In the records below, work out how many lines hold the word "netlist". Report the number alone.

============

### config.mk
export PLATFORM = sky130hd
export DESIGN_NAME = pcmmix_mul
export DESIGN_NICKNAME = d
export VERILOG_FILES = /design/src/rtl/core/pcmmix_pkg.sv /design/src/rtl/core/pcmmix_mul.sv
export SDC_FILE = /design/constraint.sdc
export NUM_CORES = 2
export LEC_CHECK = 0
export ABC_AREA = 1
export ABC_CLOCK_PERIOD_IN_PS = 8450
export BUFFER_PORTS_ARGS = -buffer_cell sky130_fd_sc_hd__buf_2
export CAP_MARGIN = 40
export CORE_MARGIN = 8
export CORE_UTILIZATION = 50
export CTS_CLUSTER_SIZE = 24
export DETAILED_ROUTE_END_ITERATION = 8
export PLACE_DENSITY_LB_ADDON = 0.08
export SKIP_CTS_REPAIR_TIMING = 1
export SYNTH_ARGS = -nofsm -noshare
export SYNTH_HDL_FRONTEND = slang
export SYNTH_SLANG_ARGS = --single-unit
### constraint.sdc
create_clock -name clock -period 8.45 [get_ports clock]
set_clock_uncertainty 0.05 [all_clocks]
set_input_delay 2.535 -clock clock [delete_from_list [all_inputs] [get_ports clock]]
set_output_delay 2.535 -clock clock [all_outputs]
set_load 0.05 [all_outputs]
### src/rtl/core/pcmmix_pkg.sv
// Package with shared types and constants for the multichannel PCM sample mixer.
package pcmmix_pkg;

   localparam int Channels       = 8;
   localparam int ChanBits       = 3;
   localparam int MemAddrBits    = 16;
   localparam int ReqDataBits    = 120;
   localparam int RspDataBits    = 40;
   localparam logic [23:0] OneQ16 = 24'h010000;

   typedef enum logic [2:0] {
      MODE_TICK  = 3'd0,
      MODE_WRITE = 3'd1,
      MODE_PLAY  = 3'd2,
      MODE_STOP  = 3'd3,
      MODE_GAINS = 3'd4,
      MODE_PITCH = 3'd5
   } mode_type;

   typedef enum logic [3:0] {
      ST_IDLE,
      ST_PLAYG,
      ST_PLAYR,
      ST_PLAYE,
      ST_CHECK,
      ST_STEP,
      ST_RD0,
      ST_RD1,
      ST_RD2,
      ST_MULL,
      ST_MULR,
      ST_NEXT,
      ST_OUT
   } state_type;

   // Shared multiplier operation select.
   typedef enum logic [1:0] {
      MUL_GAIN_L,
      MUL_GAIN_R,
      MUL_PITCH,
      MUL_SAMPLE
   } mulsel_type;

   function automatic logic signed [15:0] sat16(input logic signed [17:0] v);
      logic signed [15:0] r;
      if (v > 18'sd32767) r = 16'sd32767;
      else if (v < -18'sd32768) r = -16'sd32768;
      else r = v[15:0];
      return r;
   endfunction

endpackage

### src/rtl/core/pcmmix_mul.sv
// Shared registered multiplier used by every multiplication of the mixer.
module pcmmix_mul
   import pcmmix_pkg::*;
(
   input  logic               clock,
   input  logic signed [24:0] a,
   input  logic signed [24:0] b,
   output logic signed [49:0] p
);

   logic signed [49:0] p_ff;
   logic signed [49:0] p_in;

   assign p_in = a * b;

   always_ff @(posedge clock) begin
      p_ff <= p_in;
   end

   assign p = p_ff;

endmodule

# Yosys cells after proc, flatten, opt, wreduce, memory -nomap -nowiden
# Cells that the tools add are included.
# Widths: inputs -> output; s select.
[totals]
register_bits = 50
inputBits = 51
output_inout_bits = 50
[op_classes]
multipliers = 1
[op_table]
columns = ["cell", "n"]
rows = [
  ["$mul 25x25->50", 1],
]

# Longest topological paths before layout
[depth]
word_depth = 1
ltp_mapped = 30
ltp_nobuf = 28

# Worst setup path after synthesis
# Ideal clock, no wire load.
[synth_timing]
path_kind = "input to register"
from = "input port a[24]"
to = "register p_ff[47] (netlist: p[47])"
setup_time_ns = 0.113
arrival_ns = 8.634
required_time_ns = 8.287
setup_slack_ns = -0.347
cell_stages = 25
n_path_buf = 2
path_cell_list = "clkbuf_1 > clkbuf_1 > nand2_1 > inv_1 > fa_1 > inv_1 > fa_1 > inv_1 > fa_1 > inv_1 > fa_1 > fa_1 > fa_1 > fa_1 > inv_1 > ha_1 > nand2_1 > nor2_1 > nand2_1 > clkinv_1 > nand2_1 > nor2_1 > nand2_1 > nand4_1 > nand2_1"
[synth_between]
elab_chain_cells = 1
[synth_lines]
columns = ["item", "line_no", "source"]
rows = [
  ["start, declared", "pcmmix_mul.sv:6", "input logic signed [24:0] a,"],
  ["$mul 25x25->50", "pcmmix_mul.sv:14", "assign p_in = a * b;"],
  ["named net p_in[47]", "pcmmix_mul.sv:12", "logic signed [49:0] p_in;"],
  ["end signal, assigned", "pcmmix_mul.sv:17", "p_ff <= p_in;"],
  ["end, declared", "pcmmix_mul.sv:11", "logic signed [49:0] p_ff;"],
]
# The timed path passes the listed nets, and every way through them passes these cells.

# Worst setup path in the final report
[layout_timing]
from = "input port a[24]"
to = "register p_ff[39] (netlist: p[39])"
# The elaborated chain is that of the path after synthesis.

============

> Answer section:
2